Interface Design and Integration

We envision a shared solution whose end-user interface should be Section 508 compliant, accessible from multiple devices, and subject to periodic, structured evaluation. The solution also should allow libraries and individual library users to integrate external systems and services such as electronic resource vendors, web content management systems, learning management systems, and chat reference.

  1. Describe how your solution will be accessible to users with disabilities. Please be specific, regarding the use of ARIA roles, WCAG AA or AAA requirements, and how you test for accessibility with assistive devices, including keyboard navigation and screen readers. Identify any areas of functionality that, owing to the complexity of the interface or for other reasons, are less effectively used with assistive technologies.  
  2. With the current proliferation of browsers and devices, the user experience should be platform agnostic so that it works regardless of mode of access. Describe how your end-user interface will meet those user needs. Are all functions available to all users, regardless of device used to access?
  3. How is user feedback obtained and used to drive system/interface changes? What is your release cycle for system fixes, changes, etc.? How do you get feedback from both end users and library staff? How do you weigh this feedback?
  4. Describe how you will approach evaluating and improving the usability and accessibility of your solution.
  5. Describe how your solution will enable interoperability with local online reference services, social networks, external subject guides, and other electronic services for communication between library users and staff.
  6. Describe how your solution integrates with third party library services platforms (Illiad, LibGuides) and third-party Campus LMS platforms (Blackboard, Canvas, etc.). Which systems are supported and to what degree?
  7. Describe how your solution integrates with campus financial records software, like Banner, etc.
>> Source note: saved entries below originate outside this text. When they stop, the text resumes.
### src/rtl/npcs_pkg.sv
package npcs_pkg;

  localparam int PALETTE_SIZE = 256;
  localparam int IDX_W = (PALETTE_SIZE > 1) ? $clog2(PALETTE_SIZE) : 1;
  localparam int CMP_W = (IDX_W > 8) ? IDX_W : 8;
  localparam int DIST_W = 18;
  localparam int IN_W = 40;
  localparam int OUT_W = 32;

  localparam logic [1:0] CMD_WRITE = 2'd0;
  localparam logic [1:0] CMD_QUERY = 2'd1;
  localparam logic [1:0] CMD_LIGHT = 2'd2;

  localparam logic [7:0] TRANS_RESET = 8'd247;
  localparam logic [11:0] LIGHT_MUL = 12'd13;
  localparam logic [7:0] LIGHT_ADD = 8'd48;

  typedef struct packed {
    logic              valid;
    logic              is_write;
    logic [7:0]        idx;
    logic [7:0]        red;
    logic [7:0]        green;
    logic [7:0]        blue;
    logic              cand_ok;
    logic [DIST_W-1:0] cand_dist;
    logic [IDX_W-1:0]  cand_idx;
    logic              best_found;
    logic [DIST_W-1:0] best_sq;
    logic [IDX_W-1:0]  best_idx;
  } item_t;

  function automatic logic [7:0] lighten(input logic [7:0] c);
    logic [11:0] p;
    p = {4'b0, c} * LIGHT_MUL;
    return p[11:4] + LIGHT_ADD;
  endfunction

  function automatic logic [15:0] sq_diff(input logic [7:0] a, input logic [7:0] b);
    logic [7:0] d;
    d = (a > b) ? (a - b) : (b - a);
    return {8'b0, d} * {8'b0, d};
  endfunction

  function automatic logic [DIST_W-1:0] sq_dist(input logic [7:0] r0, input logic [7:0] g0,
                                                input logic [7:0] b0, input logic [23:0] e);
    return DIST_W'(sq_diff(r0, e[23:16])) + DIST_W'(sq_diff(g0, e[15:8]))
         + DIST_W'(sq_diff(b0, e[7:0]));
  endfunction

  function automatic logic better(input item_t it);
    return it.valid && !it.is_write && it.cand_ok
        && (!it.best_found || (it.cand_dist < it.best_sq));
  endfunction

endpackage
What integrations are supported?
  8. What user or usage data do you share with third party platforms? Do users have the ability to opt-out of sharing data with third parties where possible (e.g. Syndetics, analytics tracking, etc.)
  9. Describe the branding and customization options that will be available to libraries at the local level, including capabilities for setting default options. Do you allow libraries to customize the HTML templates? The CSS? Can libraries add their own JavaScript?
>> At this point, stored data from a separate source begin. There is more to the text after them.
==> src/rtl/npcs_tail.sv <==
module npcs_tail (
  input  logic                         clk,
  input  logic                         rst,
  input  npcs_pkg::item_t              item_in,
  output logic                         en,
  output logic                         out_valid,
  input  logic                         out_ready,
  output logic [npcs_pkg::OUT_W-1:0]   out_data
);

  logic                          take;
  logic                          found;
  logic [npcs_pkg::DIST_W-1:0]   chosen_sq;
  logic [npcs_pkg::IDX_W-1:0]    best;
  logic [7:0]                    color;

  assign en        = !out_valid || out_ready;
  assign take      = npcs_pkg::better(item_in);
  assign found     = item_in.best_found | take;
  assign chosen_sq = take ? item_in.cand_dist : item_in.best_sq;
  assign best      = take ? item_in.cand_idx : item_in.best_idx;
  assign color     = npcs_pkg::CMP_W'(best) & npcs_pkg::CMP_W'(8'hFF);

  always_ff @(posedge clk) begin
    if (rst) begin
      out_valid <= 1'b0;
    end else if (en) begin
      out_valid <= item_in.valid;
    end
    if (en) begin
      if (item_in.is_write) begin
        out_data <= {6'b0, {npcs_pkg::DIST_W{1'b0}}, item_in.idx};
      end else if (found) begin
        out_data <= {6'b0, chosen_sq, color};
      end else begin
        out_data <= '0;
      end
    end
  end

endmodule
  10. APIs (application programming interfaces) frequently are used by individuals and institutions to fill gaps where local service demands are not met by the solution or provider. Describe the APIs you make available to users of your solution. What are your use policies for the API? Can end users access your API, or just the library?
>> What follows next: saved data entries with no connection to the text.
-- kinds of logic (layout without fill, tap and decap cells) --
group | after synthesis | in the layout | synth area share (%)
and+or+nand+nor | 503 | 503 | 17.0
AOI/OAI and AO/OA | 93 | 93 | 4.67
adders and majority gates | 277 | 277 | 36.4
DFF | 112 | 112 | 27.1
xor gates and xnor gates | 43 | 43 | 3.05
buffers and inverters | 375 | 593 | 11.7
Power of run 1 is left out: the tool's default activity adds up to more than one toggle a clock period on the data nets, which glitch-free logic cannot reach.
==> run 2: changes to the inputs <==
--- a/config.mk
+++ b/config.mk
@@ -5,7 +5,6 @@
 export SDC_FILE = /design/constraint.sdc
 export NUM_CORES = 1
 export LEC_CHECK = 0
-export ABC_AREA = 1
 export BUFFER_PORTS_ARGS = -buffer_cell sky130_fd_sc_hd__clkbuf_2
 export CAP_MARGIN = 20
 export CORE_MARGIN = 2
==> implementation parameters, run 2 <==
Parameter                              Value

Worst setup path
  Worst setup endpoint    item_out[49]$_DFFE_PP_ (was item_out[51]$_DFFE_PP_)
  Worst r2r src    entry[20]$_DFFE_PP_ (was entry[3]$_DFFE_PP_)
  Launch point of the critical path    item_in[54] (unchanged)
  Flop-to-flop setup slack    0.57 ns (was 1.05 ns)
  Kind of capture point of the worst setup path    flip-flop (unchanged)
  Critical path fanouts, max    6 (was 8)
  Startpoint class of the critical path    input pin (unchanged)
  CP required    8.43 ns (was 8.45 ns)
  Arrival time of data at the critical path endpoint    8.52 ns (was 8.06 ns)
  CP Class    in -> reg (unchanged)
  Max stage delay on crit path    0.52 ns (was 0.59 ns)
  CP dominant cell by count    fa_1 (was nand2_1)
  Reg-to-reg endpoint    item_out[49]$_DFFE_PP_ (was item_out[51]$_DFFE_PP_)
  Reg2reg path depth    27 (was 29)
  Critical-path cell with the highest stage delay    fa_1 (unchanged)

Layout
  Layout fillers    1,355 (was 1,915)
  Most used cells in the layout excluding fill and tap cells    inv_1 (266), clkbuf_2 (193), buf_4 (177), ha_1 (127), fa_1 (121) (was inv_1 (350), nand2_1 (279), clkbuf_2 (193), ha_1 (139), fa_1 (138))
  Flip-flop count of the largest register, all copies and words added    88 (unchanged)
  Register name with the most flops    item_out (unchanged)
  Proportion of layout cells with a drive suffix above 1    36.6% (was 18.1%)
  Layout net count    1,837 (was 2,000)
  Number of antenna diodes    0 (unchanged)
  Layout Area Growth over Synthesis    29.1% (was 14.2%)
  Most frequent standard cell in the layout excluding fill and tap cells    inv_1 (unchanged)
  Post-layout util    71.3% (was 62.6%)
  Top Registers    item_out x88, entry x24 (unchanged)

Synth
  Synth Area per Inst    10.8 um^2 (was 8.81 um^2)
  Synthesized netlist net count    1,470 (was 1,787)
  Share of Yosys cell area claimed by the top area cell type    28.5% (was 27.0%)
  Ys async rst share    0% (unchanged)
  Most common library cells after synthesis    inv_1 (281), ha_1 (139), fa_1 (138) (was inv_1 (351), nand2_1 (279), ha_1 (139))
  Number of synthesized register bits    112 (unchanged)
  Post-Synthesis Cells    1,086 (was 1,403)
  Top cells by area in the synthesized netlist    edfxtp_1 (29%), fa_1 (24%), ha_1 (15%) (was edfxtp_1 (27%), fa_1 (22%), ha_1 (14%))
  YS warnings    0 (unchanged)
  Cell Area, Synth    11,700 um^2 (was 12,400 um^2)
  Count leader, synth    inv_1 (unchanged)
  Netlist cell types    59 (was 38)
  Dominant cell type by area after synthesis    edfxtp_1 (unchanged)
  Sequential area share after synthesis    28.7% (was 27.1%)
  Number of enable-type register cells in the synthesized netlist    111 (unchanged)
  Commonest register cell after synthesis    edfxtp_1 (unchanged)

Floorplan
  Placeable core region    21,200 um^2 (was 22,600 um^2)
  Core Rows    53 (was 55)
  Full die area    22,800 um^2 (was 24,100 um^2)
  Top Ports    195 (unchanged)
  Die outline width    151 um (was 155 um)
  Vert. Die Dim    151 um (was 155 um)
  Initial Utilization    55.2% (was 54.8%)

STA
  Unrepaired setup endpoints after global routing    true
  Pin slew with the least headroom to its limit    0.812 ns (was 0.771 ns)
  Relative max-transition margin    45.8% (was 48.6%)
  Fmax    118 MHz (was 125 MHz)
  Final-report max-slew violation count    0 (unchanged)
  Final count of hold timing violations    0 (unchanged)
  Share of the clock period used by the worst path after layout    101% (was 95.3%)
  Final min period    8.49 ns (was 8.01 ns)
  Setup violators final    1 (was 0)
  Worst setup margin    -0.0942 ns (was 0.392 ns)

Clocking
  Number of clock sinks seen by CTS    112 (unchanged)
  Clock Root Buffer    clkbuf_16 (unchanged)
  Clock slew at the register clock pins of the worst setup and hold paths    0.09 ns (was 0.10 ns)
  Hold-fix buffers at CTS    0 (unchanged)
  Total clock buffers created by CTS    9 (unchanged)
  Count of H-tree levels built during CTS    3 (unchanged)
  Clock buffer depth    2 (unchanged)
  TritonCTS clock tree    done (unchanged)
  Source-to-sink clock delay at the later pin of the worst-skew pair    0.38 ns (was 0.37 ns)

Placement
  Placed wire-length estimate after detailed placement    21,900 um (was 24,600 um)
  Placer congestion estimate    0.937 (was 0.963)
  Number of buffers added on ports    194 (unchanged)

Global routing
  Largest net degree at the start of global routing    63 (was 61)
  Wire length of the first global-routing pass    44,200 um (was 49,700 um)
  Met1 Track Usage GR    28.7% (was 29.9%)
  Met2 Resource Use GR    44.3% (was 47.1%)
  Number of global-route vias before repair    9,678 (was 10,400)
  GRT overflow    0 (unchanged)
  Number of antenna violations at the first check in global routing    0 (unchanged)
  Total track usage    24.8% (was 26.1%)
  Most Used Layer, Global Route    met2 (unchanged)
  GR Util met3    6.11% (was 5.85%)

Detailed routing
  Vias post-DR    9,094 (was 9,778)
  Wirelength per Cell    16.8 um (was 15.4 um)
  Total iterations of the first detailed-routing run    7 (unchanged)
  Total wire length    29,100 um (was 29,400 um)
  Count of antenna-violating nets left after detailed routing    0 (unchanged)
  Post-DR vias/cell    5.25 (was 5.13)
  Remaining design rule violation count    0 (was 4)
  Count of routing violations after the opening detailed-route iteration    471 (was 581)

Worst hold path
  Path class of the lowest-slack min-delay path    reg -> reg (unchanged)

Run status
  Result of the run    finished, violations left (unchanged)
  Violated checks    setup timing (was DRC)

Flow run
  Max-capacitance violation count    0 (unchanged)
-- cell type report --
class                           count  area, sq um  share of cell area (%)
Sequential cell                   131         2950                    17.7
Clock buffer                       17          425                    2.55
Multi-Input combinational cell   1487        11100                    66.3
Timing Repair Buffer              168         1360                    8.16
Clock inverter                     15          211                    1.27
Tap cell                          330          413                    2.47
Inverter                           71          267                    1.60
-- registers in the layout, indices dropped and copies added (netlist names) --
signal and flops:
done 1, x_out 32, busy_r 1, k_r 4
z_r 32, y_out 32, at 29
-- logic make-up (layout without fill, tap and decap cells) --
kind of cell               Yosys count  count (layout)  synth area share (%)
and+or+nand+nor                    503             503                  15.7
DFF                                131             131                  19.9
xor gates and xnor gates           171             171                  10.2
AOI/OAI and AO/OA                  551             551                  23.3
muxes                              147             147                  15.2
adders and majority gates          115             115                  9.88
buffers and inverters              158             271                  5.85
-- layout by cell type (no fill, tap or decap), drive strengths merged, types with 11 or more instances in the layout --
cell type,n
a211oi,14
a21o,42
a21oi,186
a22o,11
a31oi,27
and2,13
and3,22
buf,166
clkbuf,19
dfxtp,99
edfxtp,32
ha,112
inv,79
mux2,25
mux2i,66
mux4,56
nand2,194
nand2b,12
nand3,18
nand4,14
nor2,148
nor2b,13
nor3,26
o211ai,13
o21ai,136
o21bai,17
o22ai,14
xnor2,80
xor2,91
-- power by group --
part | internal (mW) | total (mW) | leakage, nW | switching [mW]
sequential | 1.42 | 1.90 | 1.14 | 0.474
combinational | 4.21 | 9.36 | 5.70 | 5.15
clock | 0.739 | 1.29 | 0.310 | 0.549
## config.mk

```make
export PLATFORM = sky130hd
export DESIGN_NAME = ocpg_div
export DESIGN_NICKNAME = d
export VERILOG_FILES = /design/src/ocpg_pkg.sv /design/src/ocpg_div.sv
export SDC_FILE = /design/constraint.sdc
export NUM_CORES = 1
export LEC_CHECK = 0
export ABC_AREA = 0
export BUFFER_PORTS_ARGS = -buffer_cell sky130_fd_sc_hd__buf_2
export CAP_MARGIN = 0
export CORE_ASPECT_RATIO = 1.5
export CORE_UTILIZATION = 48
export CTS_CLUSTER_DIAMETER = 80
export CTS_CLUSTER_SIZE = 14
export DETAILED_ROUTE_END_ITERATION = 10
export PLACE_DENSITY = 0.77
export SLEW_MARGIN = 20
export SYNTH_ARGS = -nofsm -noshare
export SYNTH_HDL_FRONTEND = slang
export SYNTH_SLANG_ARGS = --single-unit
```

## constraint.sdc

```tcl
create_clock -name clk -period 3.1 [get_ports clk]
set_clock_uncertainty 0.2 [all_clocks]
set_input_delay 0.93 -clock clk [delete_from_list [all_inputs] [get_ports clk]]
set_output_delay 0.93 -clock clk [all_outputs]
set_load 0.02 [all_outputs]
```

## src/ocpg_pkg.sv

```systemverilog
// Shared types, constants and tables for the oriented circle point generator.
package ocpg_pkg;

  localparam int DIV_NUM_W = 62;
  localparam int DIV_DEN_W = 32;
  localparam int SQRT_IN_W = 60;
  localparam int SQRT_OUT_W = 30;

  typedef enum logic [4:0] {
    ST_IDLE, ST_SQ_X, ST_SQ_Y, ST_SQ_Z, ST_TILT, ST_TILT_CHK, ST_SQRT, ST_UDIV,
    ST_MUL_XX, ST_MUL_YY, ST_MUL_XY, ST_RAT_PREP, ST_RAT, ST_RAT_WAIT, ST_MATRIX,
    ST_PH_DIV, ST_P_ANG, ST_P_Z, ST_P_COR, ST_P_MX, ST_P_MY, ST_P_M0, ST_P_M1,
    ST_P_M2, ST_P_M3, ST_P_M4, ST_P_M5, ST_P_ZS, ST_P_EMIT
  } ocpg_state_t;

  // Q30 arctangent of 2^-k, truncated
  function automatic logic signed [31:0] atan_q30(input logic [4:0] k);
    logic signed [31:0] v;
    case (k)
      5'd0:  v = 32'sh3243F6A8;
      5'd1:  v = 32'sh1DAC6705;
      5'd2:  v = 32'sh0FADBAFC;
      5'd3:  v = 32'sh07F56EA6;
      5'd4:  v = 32'sh03FEAB76;
      5'd5:  v = 32'sh01FFD55B;
      5'd6:  v = 32'sh00FFFAAA;
      5'd7:  v = 32'sh007FFF55;
      5'd8:  v = 32'sh003FFFEA;
      5'd9:  v = 32'sh001FFFFD;
      5'd10: v = 32'sh000FFFFF;
      5'd11: v = 32'sh0007FFFF;
      5'd12: v = 32'sh0003FFFF;
      5'd13: v = 32'sh0001FFFF;
      5'd14: v = 32'sh0000FFFF;
      5'd15: v = 32'sh00007FFF;
      5'd16: v = 32'sh00003FFF;
      5'd17: v = 32'sh00001FFF;
      5'd18: v = 32'sh00000FFF;
      5'd19: v = 32'sh000007FF;
      5'd20: v = 32'sh000003FF;
      5'd21: v = 32'sh000001FF;
      5'd22: v = 32'sh000000FF;
      5'd23: v = 32'sh0000007F;
      default: v = 32'sd0;
    endcase
    return v;
  endfunction

endpackage

```

## src/ocpg_div.sv

```systemverilog
// Restoring unsigned divider, one quotient bit per cycle.
module ocpg_div (
  input  logic                           clk,
  input  logic                           rst_n,
  input  logic                           start,
  input  logic [ocpg_pkg::DIV_NUM_W-1:0] num,
  input  logic [ocpg_pkg::DIV_DEN_W-1:0] den,
  output logic                           done,
  output logic [ocpg_pkg::DIV_NUM_W-1:0] quo,
  output logic [ocpg_pkg::DIV_DEN_W-1:0] rem
);
  import ocpg_pkg::*;

  localparam int CNT_W = $clog2(DIV_NUM_W);

  logic                 busy_r, done_r;
  logic [CNT_W-1:0]     cnt_r;
  logic [DIV_NUM_W-1:0] num_r;
  logic [DIV_DEN_W-1:0] rem_r, den_r;
  logic [DIV_DEN_W:0]   trial;
  logic                 fits;

  assign trial = {rem_r, num_r[DIV_NUM_W-1]};
  assign fits  = trial >= {1'b0, den_r};

  always_ff @(posedge clk) begin
    if (!rst_n) begin
      busy_r <= 1'b0;
      done_r <= 1'b0;
      cnt_r  <= '0;
    end else begin
      done_r <= 1'b0;
      if (start && !busy_r) begin
        busy_r <= 1'b1;
        cnt_r  <= '0;
      end else if (busy_r) begin
        cnt_r <= cnt_r + 1'b1;
        if (cnt_r == CNT_W'(DIV_NUM_W - 1)) begin
          busy_r <= 1'b0;
          done_r <= 1'b1;
        end
      end
    end
  end

  always_ff @(posedge clk) begin
    if (start && !busy_r) begin
      num_r <= num;
      den_r <= den;
      rem_r <= '0;
    end else if (busy_r) begin
      rem_r <= fits ? DIV_DEN_W'(trial - {1'b0, den_r}) : trial[DIV_DEN_W-1:0];
      num_r <= {num_r[DIV_NUM_W-2:0], fits};
    end
  end

  assign done = done_r;
  assign quo  = num_r;
  assign rem  = rem_r;

endmodule

```

==> impl_metrics.py, run 1 <==
metrics = {
    "yosys": {
        "ys_seq_area_share_pct": 51.1,
        "synthesis.instances": 746,
        "synth_flop_cell": "edfxtp_1",
        "synth_area_mm2": 0.00709,
        "syn_avg_cell_area_um2": 9.50,
        "synth_edf_count": 94,
        "yosys_warnings": 0,
        "syn-num-nets": 878,
        "ys_ff_latch": 134,
        "synth_cell_types": 55,
        "synthArstFlopShare_pct": 0,
    },
    "setup_path": {
        "cp_data_arrival_time_ns": 3.17,
        "crit_fanout": 5,
        "cp_top_family": "compound AO/OA/AOI/OAI gates",
        "cpPeakStageDelay_ns": 0.55,
        "end_kind": "flip-flop",
        "cp_num_buf_inv": 0,
        "critPathLaunchType": "flip-flop",
        "crit_required_ns": 3.23,
        "crit_path_cell_trace": "ha_1 > a21o_1 > a31oi_1 > o21ai_2 > a211oi_4 > o21ai_1 > a2111oi_0 > nor2_1 > xnor2_1 > o31ai_1",
        "crit_path_top_delay_cell": "a2111oi_0",
        "crit_type": "reg -> reg",
    },
    "pwr": {
        "peakVddDrop_mv": 0.385,
        "p_total_uw": 7520,
        "pwr_density_cell_mw_per_mm2": 848,
        "leakagePower_uw": 0.00422,
    },
    "timing": {
        "setup_ws_ns": 0.0544,
        "finalSetupTns_ns": 0,
        "whs_ns": 0.284,
        "slew_violations": 0,
        "setup_viol": 0,
        "worstMarginPinSlew_ns": 0.491,
        "rsz0062_at_grt": "false",
        "min_period_ns": 3.05,
        "hold_viol_final": 0,
        "maxSlewHeadroom_pct": 66.4,
        "fmax_ghz": 0.328,
        "fin_crit_sh_pct": 98.2,
    },
    "global_routing": {
        "grt-ovfl-total": 0,
        "grt_use_total_pct": 24.8,
        "antenna_found_initial": 1,
        "grt_pass1_vias": 6200,
        "grt_max_degree": 69,
        "grt_first_pass_wirelength_um": 28900,
    },
    "layout": {
        "final_nets": 1067,
        "drive_gt1_share_pct": 27.0,
        "finish.utilization_pct": 61.3,
        "area_growth_pct": 25.1,
        "nFillCells": 1275,
    },
    "drt": {
        "wire_per_inst_um": 16.1,
        "drc": 0,
        "via_per_inst": 5.39,
        "drt-pass1-iter-count": 5,
        "num_vias": 6173,
        "drtAntennaViolNets": 0,
        "drt_wl_total_um": 18400,
        "drt_iter0_markers": 243,
    },
    "clock_network": {
        "ctsHoldBuffers": 0,
        "clock_latency_ns": 0.42,
        "cts_tree": "done",
        "htree_levels": 4,
        "clock_sinks": 134,
        "clock-root-buffer": "clkbuf_16",
        "clk_pin_slew_ns": 0.06,
        "clockBufferDepth": 2,
        "cts_buffers": 17,
    },
    "job": {
        "cap_violations": 0,
    },
    "floorplanning": {
        "core_area_mm2": 0.0145,
        "io-pin-count": 192,
        "die_area_mm2": 0.0153,
        "die_x_um": 101,
        "rows": 54,
        "start_util_pct": 49.0,
        "die_h_um": 151,
    },
    "place": {
        "io_buffers": 191,
        "finalWeightedCongestion": 0.909,
        "hpwl_um": 13300,
        "post-place-ws_ns": 0.0952,
    },
    "outcome": {
        "status": "completed",
    },
    "worst_hold_path": {
        "hold_path.class": "reg -> reg",
    },
}
state kept, by name (all words and copies together) (netlist names):
register	flops
cnt_r	6
rem	32
busy_r	1
done	1
quo	62
den_r	32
  11. Describe your company’s policies on backing up, recovering, and purging user supplied data. For example, how might you handle a user who has accidentally deleted a resource list created in your solution? One who no longer wants information they contributed to be available through the solution?

Analytics

  1. Describe how user activity within your solution is logged and what access and through what interfaces customer application administrators can view and query the logs. Describe which activities are logged, what controls over levels of logging are supported, and what information about the activity and the user is captured in logs.
  2. Describe how your solution captures search queries. What counts as a new query? What counts as a query refinement? How does your solution determine that?
  3. Describe how your solution interacts with third-party analytics platforms. What analytics providers does your system work with? How will third-party analytics platforms work for individual campuses? (i.e., how will one campus see analytics related to their visitors but not other campuses’ visitors).